Of the 100 forms collected, 69 percent were incomplete with at least one section left blank. That may compel emergency medicine providers to perform interventions the patient would not have wanted.
“We want to do what the patient wants,” Clemency explains, “but if you don’t tell us what you want, we’re forced to assume you want ‘everything’ done.”
Inconsistencies in Paperwork Must be Questioned
Deborah P. Waldrop, PhD, professor in the UB School of Social Work and a nationally recognized expert on palliative care, is senior author on the paper.
She has spent her career working to provide better options to families dealing with end-of-life issues. The research demonstrates a need for greater training among primary care providers, Waldrop says.
“Primary care providers are having these difficult conversations with their patients. More education and training are needed to help them be comfortable guiding people with serious illnesses to effectively communicate their wishes about life-sustaining treatment,” she says.
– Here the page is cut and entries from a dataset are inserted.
===== config.mk =====
export PLATFORM = sky130hd
export DESIGN_NAME = apb_timer_mch
export DESIGN_NICKNAME = d
export VERILOG_FILES = /design/src/rtl/apb_timer_mch.sv
export SDC_FILE = /design/constraint.sdc
export NUM_CORES = 1
export LEC_CHECK = 0
export CAP_MARGIN = 20
export CELL_PAD_IN_SITES_DETAIL_PLACEMENT = 0
export CELL_PAD_IN_SITES_GLOBAL_PLACEMENT = 2
export CORE_MARGIN = 5
export CORE_UTILIZATION = 35
export CTS_CLUSTER_SIZE = 20
export DETAILED_ROUTE_END_ITERATION = 6
export PLACE_DENSITY = 0.82
export SLEW_MARGIN = 20
export SYNTH_ARGS = -nofsm -noshare
export SYNTH_HDL_FRONTEND = slang
export SYNTH_SLANG_ARGS = --single-unit

===== constraint.sdc =====
create_clock -name pclk -period 3.4 [get_ports pclk]
set_clock_uncertainty 0.2 [all_clocks]
set_input_delay 0.51 -clock pclk [delete_from_list [all_inputs] [get_ports pclk]]
set_output_delay 0.51 -clock pclk [all_outputs]
set_load 0.005 [all_outputs]
**config.mk**
```make
export PLATFORM = sky130hd
export DESIGN_NAME = alu_sequencer
export DESIGN_NICKNAME = d
export VERILOG_FILES = /design/src/rtl/alu_sequencer.sv
export SDC_FILE = /design/constraint.sdc
export NUM_CORES = 1
export LEC_CHECK = 0
export ABC_AREA = 0
export CAP_MARGIN = 25
export CELL_PAD_IN_SITES_DETAIL_PLACEMENT = 1
export CELL_PAD_IN_SITES_GLOBAL_PLACEMENT = 1
export CORE_ASPECT_RATIO = 0.75
export CORE_UTILIZATION = 39
export CTS_CLUSTER_SIZE = 16
export DETAILED_ROUTE_END_ITERATION = 12
export PLACE_DENSITY_LB_ADDON = 0.1
export SYNTH_ARGS = -nofsm -noshare
export SYNTH_HDL_FRONTEND = slang
export SYNTH_SLANG_ARGS = --single-unit
```
**constraint.sdc**
```tcl
create_clock -name i_clk -period 4.1 [get_ports i_clk]
set_input_delay 0.41 -clock i_clk [delete_from_list [all_inputs] [get_ports i_clk]]
set_output_delay 0.41 -clock i_clk [all_outputs]
set_load 0.05 [all_outputs]
```
[src/rtl/instr_addr_stage_pkg.sv]
// Shared definitions for the instruction-address stage: datapath width,
// FSM encoding, the address record and a small alignment helper.
package instr_addr_stage_pkg;

  localparam int WORD_LENGTH = 32;

  localparam logic [WORD_LENGTH-1:0] ZERO = '0;

  // Default sequential offset increment (one 32-bit instruction)
  localparam logic [WORD_LENGTH-1:0] IA_INSTR_BYTES = 32'd4;

  // FSM encoding
  localparam logic [1:0] S_BOOT = 2'd0;
  localparam logic [1:0] S_RUN  = 2'd1;
  localparam logic [1:0] S_HOLD = 2'd2;

  // Architectural instruction address: status/segment plus offset
  typedef struct packed {
    logic [WORD_LENGTH-1:0] pstate0;
    logic [WORD_LENGTH-1:0] pstate1;
  } ia_addr_t;

  // Instruction offsets must sit on a 4-byte boundary
  function automatic logic offset_aligned(input logic [WORD_LENGTH-1:0] offset);
    return (offset[1:0] == 2'b00);
  endfunction

endpackage

[src/rtl/instr_addr_stage_if.sv]
// Bus between the IA stage and its neighbours: stall/redirect requests in,
// fetch address and phase out.
interface instr_addr_stage_if;
  import instr_addr_stage_pkg::*;

  logic                   stallIn;
  logic                   brValid;
  logic [WORD_LENGTH-1:0] brPstate0;
  logic [WORD_LENGTH-1:0] brPstate1;
  logic                   trapValid;
  logic [WORD_LENGTH-1:0] trapPstate0;
  logic [WORD_LENGTH-1:0] trapPstate1;
  logic [WORD_LENGTH-1:0] iaFdPstate0;
  logic [WORD_LENGTH-1:0] iaFdPstate1;
  logic                   iaFdValid;
  logic                   iaHalfCycle;
  logic                   iaAlignTrap;

  // Requesting side (hazard unit, branch unit, trap logic, fetch/decode)
  modport master (
    output stallIn, brValid, brPstate0, brPstate1,
           trapValid, trapPstate0, trapPstate1,
    input  iaFdPstate0, iaFdPstate1, iaFdValid, iaHalfCycle, iaAlignTrap
  );

  // The IA stage itself
  modport slave (
    input  stallIn, brValid, brPstate0, brPstate1,
           trapValid, trapPstate0, trapPstate1,
    output iaFdPstate0, iaFdPstate1, iaFdValid, iaHalfCycle, iaAlignTrap
  );

endinterface

[src/rtl/instr_addr_stage_redirect_latch.sv]
// Pending-redirect holder: captures a one-clock request pulse and keeps it
// until the end of the pipeline cycle. A newer request overwrites an older
// one. The effective view merges the live input so a request arriving on
// the consuming edge itself is still seen.
module ia_redirect_latch
  import instr_addr_stage_pkg::*;
(
  input  logic     clk,
  input  logic     rst,
  input  logic     req_valid,
  input  ia_addr_t req_target,
  input  logic     consume,
  output logic     eff_valid,
  output ia_addr_t eff_target
);

  logic     valid_reg;
  ia_addr_t target_reg;

  // Capture/overwrite on a request; drop the entry when it is consumed
  always_ff @(posedge clk or posedge rst) begin
    if (rst) begin
      valid_reg  <= 1'b0;
      target_reg <= '0;
    end else if (consume) begin
      valid_reg  <= 1'b0;
    end else if (req_valid) begin
      valid_reg  <= 1'b1;
      target_reg <= req_target;
    end
  end

  // Live request takes precedence over the stored one (it is newer)
  always_comb begin
    eff_valid  = req_valid | valid_reg;
    eff_target = req_valid ? req_target : target_reg;
  end

endmodule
That includes going over any inconsistencies in patients’ responses, Clemency notes.
For example, if a patients says they don’t want any life-saving interventions but they do want a breathing tube inserted, that discrepancy may reflect a lack of understanding on the patient’s part and should be questioned by the physician.
“I think the doctor’s job is to guide the patient through it and ask them about the implications of their decisions,” Clemency says.
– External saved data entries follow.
File: config.mk
export PLATFORM = sky130hd
export DESIGN_NAME = bht_ctrl_128
export DESIGN_NICKNAME = d
export VERILOG_FILES = /design/src/rtl/bht_ctrl_128_pkg.sv /design/src/rtl/bht_ctrl_128_sat_counter_2b.sv /design/src/rtl/bht_ctrl_128.sv
export SDC_FILE = /design/constraint.sdc
export NUM_CORES = 1
export LEC_CHECK = 0
export ABC_AREA = 1
export BUFFER_PORTS_ARGS = -buffer_cell sky130_fd_sc_hd__buf_2
export CORE_ASPECT_RATIO = 1.4
export CORE_UTILIZATION = 55
export CTS_BUF_LIST = sky130_fd_sc_hd__clkbuf_16
export DETAILED_ROUTE_END_ITERATION = 8
export GPL_ROUTABILITY_DRIVEN = 0
export PLACE_DENSITY = 0.71
export SYNTH_ARGS = -nofsm -noshare
export SYNTH_HDL_FRONTEND = slang
export SYNTH_HIERARCHICAL = 1
export SYNTH_SLANG_ARGS = --single-unit
File: constraint.sdc
create_clock -name clock -period 11.4 [get_ports clock]
set_input_delay 0.57 -clock clock [delete_from_list [all_inputs] [get_ports clock]]
set_output_delay 0.57 -clock clock [all_outputs]
set_load 0.03 [all_outputs]
File: src/rtl/bht_ctrl_128_pkg.sv
// Shared definitions for the 128-entry branch history table controller:
// counter encodings, FSM states and table geometry.
package bht_ctrl_128_pkg;

    localparam int ENTRIES = 128;
    localparam int IDX_W   = 7;

    typedef enum logic [1:0] {
        SNT = 2'b00,
        WNT = 2'b01,
        WT  = 2'b10,
        ST  = 2'b11
    } ctr_e;

    localparam logic [1:0] INIT_STATE = WNT;

    typedef enum logic {
        FSM_IDLE  = 1'b0,
        FSM_CLEAR = 1'b1
    } fsm_e;

endpackage

File: src/rtl/bht_ctrl_128_sat_counter_2b.sv
// Two-bit saturating counter next-state function used on the update path.
module sat_counter_2b
    import bht_ctrl_128_pkg::*;
(
    input  logic [1:0] state,
    input  logic       taken,
    output logic [1:0] next
);

    always_comb begin
        next = state;
        if (taken) begin
            if (state != ST) next = state + 2'd1;
        end else begin
            if (state != SNT) next = state - 2'd1;
        end
    end

endmodule

File: src/rtl/bht_ctrl_128.sv
// Branch history table controller: owns 128 two-bit counters, serves the
// fetch-stage lookup combinationally and applies execute-stage updates.
//
// state     | meaning
// ----------+-----------------------------------------------------------
// FSM_IDLE  | normal operation; updates accepted, lookups show the table
// FSM_CLEAR | sweeping entry[ptr] back to INIT_STATE, one entry per cycle
module bht_ctrl_128
    import bht_ctrl_128_pkg::*;
(
    input  logic             clock,
    input  logic             reset,
    input  logic [IDX_W-1:0] lookup_index,
    output logic [1:0]       pred_state,
    output logic             pred_taken,
    input  logic             upd_valid,
    input  logic [IDX_W-1:0] upd_index,
    input  logic             upd_taken,
    input  logic             clear_req,
    output logic             busy,
    output logic [15:0]      upd_count
);

    logic [1:0]       entry_q [ENTRIES];
    fsm_e             state_q, state_d;
    logic [IDX_W-1:0] ptr_q, ptr_d;
    logic [15:0]      upd_count_q, upd_count_d;

    logic             upd_we;
    logic             clr_we;
    logic [1:0]       upd_cur;
    logic [1:0]       upd_next;
    logic [1:0]       lo_state;
    logic [1:0]       hi_state;
    logic [1:0]       raw_state;

    always_ff @(posedge clock or posedge reset) begin
        if (reset) begin
            state_q     <= FSM_IDLE;
            ptr_q       <= '0;
            upd_count_q <= '0;
        end else begin
            state_q     <= state_d;
            ptr_q       <= ptr_d;
            upd_count_q <= upd_count_d;
        end
    end

    // A clear request in IDLE takes priority over a same-cycle update.
    always_comb begin
        state_d     = state_q;
        ptr_d       = ptr_q;
        upd_count_d = upd_count_q;
        upd_we      = 1'b0;
        clr_we      = 1'b0;
        case (state_q)
            FSM_IDLE: begin
                if (clear_req) begin
                    state_d = FSM_CLEAR;
                    ptr_d   = '0;
                end else if (upd_valid) begin
                    upd_we      = 1'b1;
                    upd_count_d = upd_count_q + 16'd1;
                end
            end
            FSM_CLEAR: begin
                clr_we = 1'b1;
                ptr_d  = ptr_q + 1'b1;
                if (ptr_q == IDX_W'(ENTRIES - 1)) begin
                    state_d = FSM_IDLE;
                end
            end
            default: begin
                state_d = FSM_IDLE;
            end
        endcase
    end

    assign upd_cur = entry_q[upd_index];

    sat_counter_2b u_sat (
        .state (upd_cur),
        .taken (upd_taken),
        .next  (upd_next)
    );

    always_ff @(posedge clock or posedge reset) begin
        if (reset) begin
            for (int i = 0; i < ENTRIES; i++) entry_q[i] <= INIT_STATE;
        end else begin
            for (int i = 0; i < ENTRIES; i++) begin
                if (clr_we && (ptr_q == IDX_W'(i))) begin
                    entry_q[i] <= INIT_STATE;
                end else if (upd_we && (upd_index == IDX_W'(i))) begin
                    entry_q[i] <= upd_next;
                end
            end
        end
    end

    // 128:1 read mux split on bit 6 into two 64-entry halves.
    assign lo_state  = entry_q[{1'b0, lookup_index[IDX_W-2:0]}];
    assign hi_state  = entry_q[{1'b1, lookup_index[IDX_W-2:0]}];
    assign raw_state = lookup_index[IDX_W-1] ? hi_state : lo_state;

    assign busy       = (state_q == FSM_CLEAR);
    assign pred_state = busy ? INIT_STATE : raw_state;
    assign pred_taken = pred_state[1];
    assign upd_count  = upd_count_q;

endmodule

==> reports/qor.yml <==
ff2ff_setup_slack_ps: 7460
grt_max_degree: 125
post_cts_buffers: 0
hold_buffers: 0
regArea_sq_mm: 0.00717
final_common_cell: "nand2_1"
path_delay_family: "buffers and inverters"
end_kind: "register"
fin_crit_sh: 0.407
yosys_warnings: 6
std_cell_rows: 76
utilization: 0.604
crit_slowest_cell: "inv_2"
crit_path_max_fanout: 50
grt_pass1_vias: 18031
final.fill_count: 2902
setup_tns_ps: 0
firstDrtPassIters: 9
power_density_mw_per_mm2: 163
worstReg2RegStart: "entry_q[22]$_DFFE_PP1P_"
path_cells: "buf_2 -> nand2_2 -> buf_4 -> inv_2 -> nand2_1 -> nand4_1 -> nand2_1 -> nand2_1 -> o21ai_0 -> nand3_1 -> nor2_1 -> nor2_1 -> nand2_1 -> nand2_4 -> buf_4 -> inv_1 -> buf_4 -> o221ai_1"
io_pins: 39
tightest_slew_ps: 1120
yosysTopAreaCell: "dfrtp_1"
r2r-end: "entry_q[108]$_DFFE_PP1P_"
r2r.worst_path.cells: 15
rsz0062_at_grt: "no"
synthTopCellsByArea: "dfrtp_1 (22%), dfstp_2 (19%), nand2_1 (15%)"
maxCapViolCount: 0
dieWidth_um: 153
worst_hold_path_type: "in -> async"
core_sq_mm: 0.0311
die_area_sq_mm: 0.0326
cp.required_ps: 11890
syn_to_final_growth_pct: 7.23
die_h_um: 213
arrival_ps: 5130
cts_max_level: 1
dr.first_iter.drc_count: 2487
post-route-min-period_ps: 4640
grt.total_usage: 0.425
clk_pin_slew_ps: 60
syn_inst: 2543
hpwl_mm: 44.2
cts_buffers: 31
critical_path_buf_inv_count: 6
clock.fmax_mhz: 216
drc_errors: 2
wl_per_cell_um: 23.4
vias: 18757
slew_headroom: 0.256
syn-num-nets: 2567
cpMostUsedCell: "nand2_1"
ir_drop_uv: 116
synth-seq-area-share: 0.409
start_kind: "primary input"
start_util: 0.563
synth_top_area_frac: 0.217
cts_tree: "yes"
power_leakage_nw: 8.48
clk-insertion-delay-late_ps: 590
ys_ff_latch: 280
fin_skew_ps: 14.7
status: "finished, violations left"
clock_sinks: 280
mostFrequentLayoutCells: "nand2_1 (714), nor2_1 (298), nand3_1 (260), o21ai_0 (204), inv_1 (194)"
antenna_found_initial: 1
finalHoldViolCount: 0
violations: "design-rule violations"
routed_via_density: 6.42
ant_nets: 0
critical_path_class: "in -> reg"
slew_viol_final: 0
yosysUniqueCellTypes: 40
post_cts_resized: 0
finalSetupViolations: 0
cts_max_path_buffers: 3
cts-root-buf: "clkbuf_16"
avgSynthCellArea_sq_um: 6.89
grt-ovfl-total: 0
synth_area_sq_mm: 0.0175
port_buffers: 38
grt_pass1_wl_mm: 104
slowest_delay_ps: 750
routed_wl_mm: 68.4
nNetsFinal: 2529
drive_gt1_frac: 0.123
multi_input_area_sq_mm: 0.00895
## cell type report
type,count,area share
well taps,390,0.0260
diodes,1,0.000133
multi-input cells,1904,0.477
clock inverters,26,0.00873
flip-flops and latches,280,0.382
repair buffers,62,0.0199
inverters,226,0.0456
clock buffers,31,0.0413
## per-layer routing
metal | vias up | routed length, um | track usage
met4 | 0 | 6520 | 0.363
met3 | 414 | 8890 | 0.103
met1 | 8584 | 23300 | 0.502
met2 | 1444 | 29700 | 0.657
li1 | 8315 | - | -
met5 | - | 0 | 0
## flip-flops by register name, summed over array words and instances (netlist names)
| signal | count |
|---|---|
| entry_q | 256 |
| ptr_q | 7 |
| busy | 1 |
| upd_count | 16 |
## stage by stage
| step | worst slack, ps | power [mW] | instance area [sq um] | cells | hold WS (ps) |
|---|---|---|---|---|---|
| after floorplan | 3320 | 1.77 | 17500 | 2543 | 454 |
| after global placement | 6420 | 2.05 | 17800 | 2862 | 457 |
| after detailed placement | 6410 | 2.07 | 17800 | 2862 | 470 |
| after CTS | 7000 | 3.02 | 18800 | 2919 | 195 |
| after global routing | 6620 | 3.16 | 18800 | 2920 | 225 |
| final | 6760 | 3.05 | 18800 | 2920 | 151 |
## worst max-delay path by stage
stage                  from                        to  slack (ps)  depth (start not counted)
5_1_grt        upd_index[0]  entry_q[108]$_DFFE_PP1P_        6620                         18
2_1_floorplan         reset            busy$_DFF_PP0_        3320                          1
6_report       upd_index[0]  entry_q[108]$_DFFE_PP1P_        6760                         18
3_5_place_dp   upd_index[0]  entry_q[108]$_DFFE_PP1P_        6410                         18
3_3_place_gp   upd_index[1]    entry_q[0]$_DFFE_PP1P_        6420                         20
4_1_cts        upd_index[1]  entry_q[108]$_DFFE_PP1P_        7000                         18
## worst reg2reg max path, stage by stage (launching register included)
cell,delay (ps)
dfstp_2,380
nand2_1,50
o21ai_0,90
o21ai_0,540
nand2_1,110
o21ai_0,260
nand3_1,110
nor2_1,100
nor2_1,60
inv_1,50
o21ai_1,90
nand2_4,550
buf_4,680
inv_1,140
buf_4,320
o221ai_1,310
## cells in the mapped netlist (all sizes together)
library cell,count
nand4,21
o211ai,30
nor4,1
o21ai,212
nand2,718
buf,63
a31oi,3
xor2,11
inv,220
clkbuf,70
dfrtp,152
xnor2,3
o22ai,15
o221ai,3
nor2,329
o21a,29
o31ai,15
a22o,8
nand3,260
a21oi,162
a21boi,1
a22oi,43
clkinv,6
ha,5
dfstp,128
nand3b,1
o221a,8
a221oi,1
a211oi,12
nor3,5
o32ai,1
o22a,7
## logic make-up (layout without fill, tap and decap cells)
group / Yosys count / after routing / share of synthesized area
simple gates: 1335 / 1335 / 0.315
compound gates: 550 / 550 / 0.184
buf+inv: 359 / 345 / 0.0806
flops: 280 / 280 / 0.409
xor+xnor: 14 / 14 / 0.00700
fa+ha+maj: 5 / 5 / 0.00357
other cells: 0 / 1 / 0
## where the power goes
| part | switching (mW) | total, mW | internal (mW) |
|---|---|---|---|
| clock | 0.429 | 0.962 | 0.533 |
| combinational | 0.602 | 0.792 | 0.190 |
| sequential | 0.117 | 1.30 | 1.18 |
| total | 1.15 | 3.05 | 1.91 |
Note: power is estimated with default switching activity, not from simulation.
Improved Communication Goal of Study
While life-sustaining treatment forms and the conversation about them are major steps toward improving end-of-life care, there’s room for improvement, Waldrop stresses.
“This research shows that to be effective in reflecting patients’ wishes, these forms need to be filled out completely and without contradictory orders after an informed conversation between a primary care provider and the patient,” she says.
“Our hope is that this paper will improve communication between patients and providers, better informing the end-users — the emergency medicine doctors who typically meet these patients when they arrive at the emergency department at 3 a.m.,” Clemency adds.
Clear Articulation Can Comfort Family Members
Emergency physicians aren’t the only ones who need more clarity, Clemency notes. Families need it, too.
“You already have many stressors when an elderly parent is ill,” Clemency says. “But if the parents’ wishes aren’t clearly articulated, you might have multiple children, all of whom have the best of intentions and each of whom has a different understanding of what that parent wanted.
“Patients and their families can only benefit when the patients’ wishes are clearly articulated.”
Collaborators from UB, Arizona State
UB co-authors are Jeanne M. Basior, MD, clinical associate professor, and Heather A. Lindstrom, PhD, research assistant professor, both in the Department of Emergency Medicine.
Lindstrom’s primary appointment is in the Department of Epidemiology and Environmental Health in the School of Public Health and Health Professions.
Colleen Clemency Cordes, PhD, of Arizona State University also is a co-author.